EXERCISE: Each line holding the word "decl" must appear in the answer, copied from the entries.

Stored records
+-------+
--- config.mk ---
export PLATFORM = sky130hd
export DESIGN_NAME = vend_arbiter_flat
export DESIGN_NICKNAME = d
export VERILOG_FILES = /design/src/rtl/vend_arbiter_if.sv /design/src/rtl/vend_arbiter.sv /design/src/flat_wrapper.sv
export SDC_FILE = /design/constraint.sdc
export NUM_CORES = 1
export LEC_CHECK = 0
export CAP_MARGIN = 30
export CORE_ASPECT_RATIO = 1.4
export CORE_MARGIN = 2
export CORE_UTILIZATION = 53
export DETAILED_ROUTE_END_ITERATION = 6
export PLACE_DENSITY = 0.92
export SYNTH_ARGS = -nofsm -noshare
export SYNTH_HDL_FRONTEND = slang
export SYNTH_SLANG_ARGS = --single-unit
--- constraint.sdc ---
create_clock -name clk -period 3.3 [get_ports clk]
set_input_delay 0.33 -clock clk [delete_from_list [all_inputs] [get_ports clk]]
set_output_delay 0.33 -clock clk [all_outputs]
set_load 0.005 [all_outputs]
--- src/rtl/vend_arbiter_if.sv ---
// Bus bundle between the two coin panels, the shared dispenser, the change
// ejector and the vending arbiter. The arbiter takes the master modport; the
// environment (panels, dispenser, ejector) takes the slave modport.
interface vend_arbiter_if;
    logic [1:0] coin_a;
    logic [1:0] coin_b;
    logic       cancel_a;
    logic       cancel_b;
    logic       disp_req;
    logic       disp_sel;
    logic       disp_ack;
    logic       chg_req;
    logic       chg_ack;
    logic [3:0] credit_a;
    logic [3:0] credit_b;
    logic       reject_a;
    logic       reject_b;
    logic       fault;

    modport master (
        input  coin_a, coin_b, cancel_a, cancel_b, disp_ack, chg_ack,
        output disp_req, disp_sel, chg_req, credit_a, credit_b,
               reject_a, reject_b, fault
    );

    modport slave (
        output coin_a, coin_b, cancel_a, cancel_b, disp_ack, chg_ack,
        input  disp_req, disp_sel, chg_req, credit_a, credit_b,
               reject_a, reject_b, fault
    );
endinterface

--- src/rtl/vend_arbiter.sv ---
// Two-panel vending arbiter: collects coins per panel, arbitrates one shared
// dispenser and change ejector between panels A (0) and B (1) with a
// last-served pointer, and refunds change or cancelled credit coin by coin.
// Optional dispense watchdog: define VEND_TIMEOUT_EN to enable it; without it
// the dispense state waits for disp_ack forever and fault is tied low.
module vend_arbiter #(
    parameter int unsigned PRICE      = 4,
    parameter int unsigned MAX_CREDIT = 7,
    parameter int unsigned TIMEOUT    = 64
) (
    input  logic           clk,
    input  logic           rst,
    vend_arbiter_if.master bus
);

    typedef enum logic [1:0] {
        IDLE = 2'd0,
        DISP = 2'd1,
        CHG  = 2'd2,
        DONE = 2'd3
    } state_t;

    state_t     state_reg, state_next;
    logic       sel_reg, sel_next;      // panel being served, drives disp_sel
    logic       last_reg, last_next;    // panel served most recently
    logic       grant;
    logic [3:0] credit_reg  [2];
    logic [3:0] credit_next [2];
    logic       reject_reg  [2];
    logic       reject_next [2];

    logic [1:0] coin       [2];
    logic       cancel     [2];
    logic [4:0] coin_val   [2];
    logic [4:0] sum        [2];
    logic       serving    [2];
    logic       accept     [2];
    logic       pend       [2];
    logic [3:0] credit_add [2];

    assign coin[0]   = bus.coin_a;
    assign coin[1]   = bus.coin_b;
    assign cancel[0] = bus.cancel_a;
    assign cancel[1] = bus.cancel_b;

    // Per-panel coin acceptance and pending detection
    genvar gi;
    generate
        for (gi = 0; gi < 2; gi++) begin : g_panel
            assign coin_val[gi]   = (coin[gi] == 2'b01) ? 5'd1 :
                                    ((coin[gi] == 2'b10) ? 5'd2 : 5'd0);
            assign serving[gi]    = (state_reg != IDLE) && (sel_reg == 1'(gi));
            assign sum[gi]        = {1'b0, credit_reg[gi]} + coin_val[gi];
            // A refused coin leaves credit untouched and pulses reject
            assign accept[gi]     = (coin_val[gi] != 5'd0) && !serving[gi] &&
                                    !cancel[gi] && (sum[gi] <= 5'(MAX_CREDIT));
            assign reject_next[gi] = (coin_val[gi] != 5'd0) && !accept[gi];
            assign credit_add[gi] = accept[gi] ? sum[gi][3:0] : credit_reg[gi];
            // Cancel only counts when there is something to refund
            assign pend[gi]       = (credit_reg[gi] >= 4'(PRICE)) ||
                                    (cancel[gi] && (credit_reg[gi] != 4'd0));
        end
    endgenerate

`ifdef VEND_TIMEOUT_EN
    localparam int unsigned TW = $clog2(TIMEOUT + 1);
    logic [TW-1:0] timer_reg, timer_next;
    logic          fault_reg, fault_next;
`else
    logic [31:0] timeout_unused;
    assign timeout_unused = 32'(TIMEOUT);
`endif

    // Next-state, served-panel credit and pointer logic
    always_comb begin
        state_next     = state_reg;
        sel_next       = sel_reg;
        last_next      = last_reg;
        grant          = 1'b0;
        credit_next[0] = credit_add[0];
        credit_next[1] = credit_add[1];
`ifdef VEND_TIMEOUT_EN
        timer_next     = '0;
        fault_next     = 1'b0;
`endif
        case (state_reg)
            IDLE: begin
                if (pend[0] || pend[1]) begin
                    // On a tie the panel not served last wins
                    grant    = (pend[0] && pend[1]) ? ~last_reg : pend[1];
                    sel_next = grant;
                    if ((credit_reg[grant] >= 4'(PRICE)) && !cancel[grant])
                        state_next = DISP;
                    else
                        state_next = CHG;
                end
            end
            DISP: begin
                if (bus.disp_ack) begin
                    credit_next[sel_reg] = credit_reg[sel_reg] - 4'(PRICE);
                    state_next = (credit_reg[sel_reg] == 4'(PRICE)) ? DONE : CHG;
                end
`ifdef VEND_TIMEOUT_EN
                else if (timer_reg == TW'(TIMEOUT - 1)) begin
                    // Dispenser stuck: keep the credit and refund all of it
                    fault_next = 1'b1;
                    state_next = CHG;
                end else begin
                    timer_next = timer_reg + TW'(1);
                end
`endif
            end
            CHG: begin
                if (credit_reg[sel_reg] == 4'd0) begin
                    state_next = DONE;
                end else if (bus.chg_ack) begin
                    credit_next[sel_reg] = credit_reg[sel_reg] - 4'd1;
                    if (credit_reg[sel_reg] == 4'd1)
                        state_next = DONE;
                end
            end
            DONE: begin
                last_next  = sel_reg;
                state_next = IDLE;
            end
            default: state_next = IDLE;
        endcase
    end

    // FSM, selection and pointer registers
    always_ff @(posedge clk or negedge rst) begin
        if (!rst) begin
            state_reg <= IDLE;
            sel_reg   <= 1'b0;
            last_reg  <= 1'b1;
        end else begin
            state_reg <= state_next;
            sel_reg   <= sel_next;
            last_reg  <= last_next;
        end
    end

    // Panel credit and reject pulse registers; reset discards all credit
    always_ff @(posedge clk or negedge rst) begin
        if (!rst) begin
            credit_reg[0] <= 4'd0;
            credit_reg[1] <= 4'd0;
            reject_reg[0] <= 1'b0;
            reject_reg[1] <= 1'b0;
        end else begin
            credit_reg[0] <= credit_next[0];
            credit_reg[1] <= credit_next[1];
            reject_reg[0] <= reject_next[0];
            reject_reg[1] <= reject_next[1];
        end
    end

`ifdef VEND_TIMEOUT_EN
    // Dispense watchdog counter and fault pulse
    always_ff @(posedge clk or negedge rst) begin
        if (!rst) begin
            timer_reg <= '0;
            fault_reg <= 1'b0;
        end else begin
            timer_reg <= timer_next;
            fault_reg <= fault_next;
        end
    end

    assign bus.fault = fault_reg;
`else
    assign bus.fault = 1'b0;
`endif

    assign bus.disp_req = (state_reg == DISP);
    assign bus.chg_req  = (state_reg == CHG) && (credit_reg[sel_reg] != 4'd0);
    assign bus.disp_sel = sel_reg;
    assign bus.credit_a = credit_reg[0];
    assign bus.credit_b = credit_reg[1];
    assign bus.reject_a = reject_reg[0];
    assign bus.reject_b = reject_reg[1];

endmodule
--- src/flat_wrapper.sv ---
// flat-port wrapper written by rule: the top's interface ports become plain ports
module vend_arbiter_flat 
#(
    parameter int unsigned PRICE      = 4,
    parameter int unsigned MAX_CREDIT = 7,
    parameter int unsigned TIMEOUT    = 64
)
  (clk, rst, bus_coin_a, bus_coin_b, bus_cancel_a, bus_cancel_b, bus_disp_ack, bus_chg_ack, bus_disp_req, bus_disp_sel, bus_chg_req, bus_credit_a, bus_credit_b, bus_reject_a, bus_reject_b, bus_fault);
  vend_arbiter_if bus_i ();
  input  logic clk;
  input  logic rst;
  input wire logic [$bits(bus_i.coin_a)-1:0] bus_coin_a;
  input wire logic [$bits(bus_i.coin_b)-1:0] bus_coin_b;
  input wire logic [$bits(bus_i.cancel_a)-1:0] bus_cancel_a;
  input wire logic [$bits(bus_i.cancel_b)-1:0] bus_cancel_b;
  input wire logic [$bits(bus_i.disp_ack)-1:0] bus_disp_ack;
  input wire logic [$bits(bus_i.chg_ack)-1:0] bus_chg_ack;
  output wire logic [$bits(bus_i.disp_req)-1:0] bus_disp_req;
  output wire logic [$bits(bus_i.disp_sel)-1:0] bus_disp_sel;
  output wire logic [$bits(bus_i.chg_req)-1:0] bus_chg_req;
  output wire logic [$bits(bus_i.credit_a)-1:0] bus_credit_a;
  output wire logic [$bits(bus_i.credit_b)-1:0] bus_credit_b;
  output wire logic [$bits(bus_i.reject_a)-1:0] bus_reject_a;
  output wire logic [$bits(bus_i.reject_b)-1:0] bus_reject_b;
  output wire logic [$bits(bus_i.fault)-1:0] bus_fault;
  assign bus_i.coin_a = bus_coin_a;
  assign bus_i.coin_b = bus_coin_b;
  assign bus_i.cancel_a = bus_cancel_a;
  assign bus_i.cancel_b = bus_cancel_b;
  assign bus_i.disp_ack = bus_disp_ack;
  assign bus_i.chg_ack = bus_chg_ack;
  assign bus_disp_req = bus_i.disp_req;
  assign bus_disp_sel = bus_i.disp_sel;
  assign bus_chg_req = bus_i.chg_req;
  assign bus_credit_a = bus_i.credit_a;
  assign bus_credit_b = bus_i.credit_b;
  assign bus_reject_a = bus_i.reject_a;
  assign bus_reject_b = bus_i.reject_b;
  assign bus_fault = bus_i.fault;
  vend_arbiter #(.PRICE(PRICE), .MAX_CREDIT(MAX_CREDIT), .TIMEOUT(TIMEOUT)) u_core (.clk(clk), .rst(rst), .bus(bus_i));
endmodule
After elaboration in Yosys (flattened, before gate mapping)
Cells that the tools add are included.
Cells by class
  add/sub/neg operators: 4
  magnitude comparators: 8
  equality and inequality tests: 13
  muxes and demuxes: 32
  bitwise gates (word level): 4
  reductions and logical operators: 36
Operator list (count)
  two-way mux 4 bit: 9
  two-way mux 8 bit: 3
  bitwise mux 8 bit: 2
  logical AND 1 bit: 16
  two-way mux 2 bit: 8
  one-hot mux 8 bit (2 select lines): 1
  greater-or-equal comparator 4 x 3 -> 1 bit, second input constant: 3
  nonzero test 4 bit: 3
  adder 4 x 5 -> 5 bit: 2
  less-or-equal comparator 5 x 3 -> 1 bit, second input constant: 2
  two-way mux 5 bit: 2
  nonzero test 5 bit: 2
  == test 2 bit, second input constant: 4
  one-hot mux 2 bit (4 select lines): 1
  zero test 1 bit: 7
  == test 2 x 1 -> 1 bit, second input constant: 3
  two-way mux 1 bit: 5
  demux 4 bit (select 1 bit): 1
  == test 4 x 1 -> 1 bit, second input constant: 1
  == test 4 x 3 -> 1 bit, second input constant: 1
  greater-or-equal comparator 2 bit, second input constant: 2
  zero test 4 bit: 1
  NOT 1 -> 2 bit: 2
  AND reduction 4 bit: 1
  other kinds (12): 15
Storage, ports and cells
  register bits: 14
  input bits: 10
  output and inout bits: 14
  logic and storage cells: 104

Logic depth before layout (Yosys ltp)
Gate-level depths: netlist of the first run.
  depth after elaboration: 14
  mapped depth: 11
  depth with buffers taken out: 9

Least setup slack after synthesis of the first run
No wires, ideal clock.
  path kind: register to register
  from: register u_core.sel_reg (netlist: u_core.bus.disp_sel)
  to: register u_core.credit_reg, in the netlist u_core.bus.credit_b[3]
  library setup time: 0.120 ns
  arrival: 2.357 ns
  required time: 3.180 ns
  setup slack: 0.823 ns
  cell stages (with the launch flop): 12
  path buffers: 2
  clock period less this slack: 2.477 ns
  path through: dfrtp_1 > clkbuf_1 > buf_1 > nand2_1 > o21ai_0 > inv_1 > ha_1 > nand2_1 > a31oi_1 > or2_2 > and3_1 > a31o_2
RTL lines
  from (decl): line vend_arbiter.sv:24  | logic sel_reg, sel_next;
  from (signal assigned): line vend_arbiter.sv:138  | sel_reg <= sel_next;
  to (decl): line vend_arbiter.sv:27  | logic [3:0] credit_reg [2];

Worst setup path after layout of the first run
  from: register u_core.sel_reg (netlist: u_core.bus.disp_sel)
  to: output bus_chg_req
Between the ends
  word-level cells in the longest chain between the ends: 6
RTL lines
  NOT 1 -> 2 bit (not written as such): line vend_arbiter.sv:176  | assign bus.chg_req = (state_reg == CHG) && (credit_reg[sel_reg] != 4'd0);
  two-way mux 4 bit (not written as such) (3 in series): line vend_arbiter.sv:176
  nonzero test 4 bit: line vend_arbiter.sv:176
  logical AND 1 bit: line vend_arbiter.sv:176
  to (decl): line flat_wrapper.sv:20  | output wire logic [$bits(bus_i.chg_req)-1:0] bus_chg_req;
No other way between the ends. The select of a mux whose other input is x is not followed.

==> results of run 1 <==
## cells in the mapped netlist, drive strengths merged (2+ instances only)
master / n / area [um^2]
inv: 17 / 63.81
ha: 16 / 200.2
a21oi: 13 / 65.06
dfrtp: 13 / 325.3
o21ai: 13 / 65.06
nand2: 11 / 41.29
nor2: 10 / 37.54
nand3: 7 / 35.03
a211oi: 5 / 37.54
clkbuf: 5 / 20.01
mux2i: 4 / 40.04
a31oi: 3 / 18.77
mux2: 3 / 33.78
nand3b: 3 / 22.52
nand4: 3 / 18.77
nor2b: 3 / 18.77
nor3: 3 / 15.01
o22ai: 3 / 18.77
a22o: 2 / 17.52
a2bb2oi: 2 / 17.52
a31o: 2 / 17.52
and3: 2 / 12.51
and3b: 2 / 17.52
buf: 2 / 11.26
fa: 2 / 40.04
nand2b: 2 / 12.51
or2: 2 / 12.51
## routing by layer
metal  part of all wire, %  GRT usage (%)  up-vias
li1                      -              -      643
met1                    37          29.40      636
met2                    52          42.12       68
met3                   5.7          5.571       21
met4                   4.6          13.54        0
met5                     0              0        -
## power by group
part / switching [mW] / internal, mW
Combinational: 0.531 / 0.476
Clock: 0.0606 / 0.0471
Sequential: 0.141 / 0.244
Total: 0.733 / 0.767
## final timing paths
check                                     from                      to  cells past startpoint
hold / removal                             rst  u_core.bus.credit_a[3]                      1
hold reg to reg            u_core.state_reg[1]     u_core.state_reg[1]                      1
max in group asynchronous                  rst  u_core.bus.credit_b[0]                      1
min in group clk           u_core.state_reg[1]     u_core.state_reg[1]                      1
setup reg to reg           u_core.bus.disp_sel  u_core.bus.credit_b[3]                      9
setup / recovery           u_core.bus.disp_sel             bus_chg_req                      7
## layout make-up
| cell class | count | area (um^2) | share of cell area [%] |
|---|---|---|---|
| Clock buffer | 4 | 26.28 | 1.602 |
| Inverter | 17 | 63.81 | 3.890 |
| Tap cell | 34 | 42.54 | 2.593 |
| Timing Repair Buffer | 22 | 220.2 | 13.42 |
| Multi-Input combinational cell | 130 | 935.9 | 57.06 |
| Sequential cell | 14 | 351.6 | 21.43 |
## logic make-up (layout without fill, tap and decap cells)
family,count (synthesis),count (layout),share of synthesized area (%)
AND/OR/NAND/NOR,53,53,20.54
other,1,1,0.2712
adder cells (fa/ha/maj),18,18,17.38
AO/OA/AOI/OAI,50,50,23.53
multiplexers,7,7,5.339
buffers and inverters,24,43,6.877
XOR/XNOR,1,1,0.6336
flip-flops,14,14,25.43
## through the flow
step | area, um^2 | hold slack (ns)
after floorplan | 1383 | 0.03441
after global routing | 1640 | 0.4696
after global placement | 1614 | 0.5512
after CTS | 1640 | 0.4539
final | 1640 | 0.4294
after detailed placement | 1614 | 0.5811
==> flow_metrics.py, run 1 <==
metrics = {
    "status": {
        "outcome": "complete, no violations",
    },
    "clock_tree": {
        "path_clk_slew_ns": 0.09,
        "cts_max_path_buffers": 2,
        "htree_levels": 1,
        "cts_root_buffer": "clkbuf_4",
        "cts_setup_buffers": 0,
        "post_cts_resized": 0,
        "cts.sinks": 14,
        "cts_buffers": 3,
        "hold_buffers": 0,
        "clock_latency_ns": 0.29,
        "cts_tree": "yes",
    },
    "min_path": {
        "hold_path_class": "input port to asynchronous set/reset pin",
    },
    "place": {
        "routabilityCongestion": 0.8828,
        "dp.cells": 217,
        "io_buffers": 22,
        "place_ws_ns": 0.3547,
        "dp_hpwl_mm": 2.671,
    },
    "global_route": {
        "grt_pass1_wl_mm": 5.720,
        "grt_pass1_vias": 1317,
        "grt_max_degree": 22,
        "antenna_found_initial": 0,
        "grt.overflow.total": 0,
        "grt_use_total_pct": 25.60,
    },
    "synth": {
        "async_flop_share_pct": 100.0,
        "ys_seq_area_share_pct": 25.43,
        "syn_area_mm2": 0.001383,
        "synth_edf_count": 0,
        "syn_area_per_cell_um2": 8.230,
        "synthCells": 168,
        "ys_seq_elements": 14,
        "synthFlopType": "dfrtp_1",
        "syn_nets": 196,
        "synth.distinct_cells": 46,
        "yosys_warnings": 0,
    },
    "die": {
        "start_util_pct": 56.58,
        "die_area_mm2": 0.003039,
        "rows": 21,
        "io_pins": 24,
        "fp.dieW_um": 47.17,
        "core_area_mm2": 0.002444,
        "die_h_um": 64.43,
    },
    "sta": {
        "max_slew_margin_pct": 55.61,
        "max_freq_mhz": 356.9,
        "fin_skew_ns": 0.008527,
        "fin_crit_sh_pct": 84.92,
        "drv_slew": 0,
        "worst_slack_ns": 0.4978,
        "finalHoldViolCount": 0,
        "fin_crit_ns": 2.802,
        "setup_tns_ns": 0,
        "rsz0062_at_grt": "no",
        "setup-violations-final": 0,
        "worst_pin_slew_ns": 0.6658,
    },
    "setup_path": {
        "start_kind": "register",
        "crit_path_max_incr_delay_ns": 0.78,
        "rrSetupSlack_ns": 0.70,
        "cp_slowest_cell": "dfrtp_1",
        "worstPathArrival_ns": 2.47,
        "required_ns": 2.97,
        "cpLargestDelayFamily": "flip-flops",
        "crit_chain": "nand2_1, o21ai_0, inv_1, ha_1, nand2_1, and2_1, clkdlybuf4s50_1",
        "critPathKind": "register to output pin",
        "crit_path_max_fanout": 21,
        "path_common_cell": "nand2_1",
        "end_kind": "output pin",
        "critPathBufInv": 2,
    },
    "cells_and_area": {
        "antennaDiodeCount": 0,
        "synthToLayoutAreaGrowth_pct": 18.64,
        "layout_commonest_cell": "clkdlybuf4s50_1",
        "fill_cells": 205,
        "final_net_count": 216,
        "final_cell_mix": "22 x clkdlybuf4s50_1, 16 x inv_1, 16 x ha_1",
        "instances_no_fill": 221,
        "final_util_pct": 67.13,
        "drive_above_1_share_pct": 6.952,
    },
    "drt": {
        "vias": 1368,
        "drc": 0,
        "dr.pass1.iters": 5,
        "routed_wl_mm": 3.466,
        "drt_iter0_markers": 64,
        "post_drt_wl_per_cell_um": 15.68,
        "avgViaCountPerCell": 6.190,
        "ant_nets": 0,
    },
    "job": {
        "max_cap_violations": 0,
    },
    "pwr": {
        "peakVddDrop_mv": 0.5230,
        "p_total_mw": 1.499,
        "power.leakage_nw": 0.7420,
        "p_per_area_mw_per_mm2": 914.1,
    },
}
No activity file was read; power rests on OpenSTA's default activity.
+-------+
FINAL ANSWER:
  from (decl): line vend_arbiter.sv:24  | logic sel_reg, sel_next;
  to (decl): line vend_arbiter.sv:27  | logic [3:0] credit_reg [2];
  to (decl): line flat_wrapper.sv:20  | output wire logic [$bits(bus_i.chg_req)-1:0] bus_chg_req;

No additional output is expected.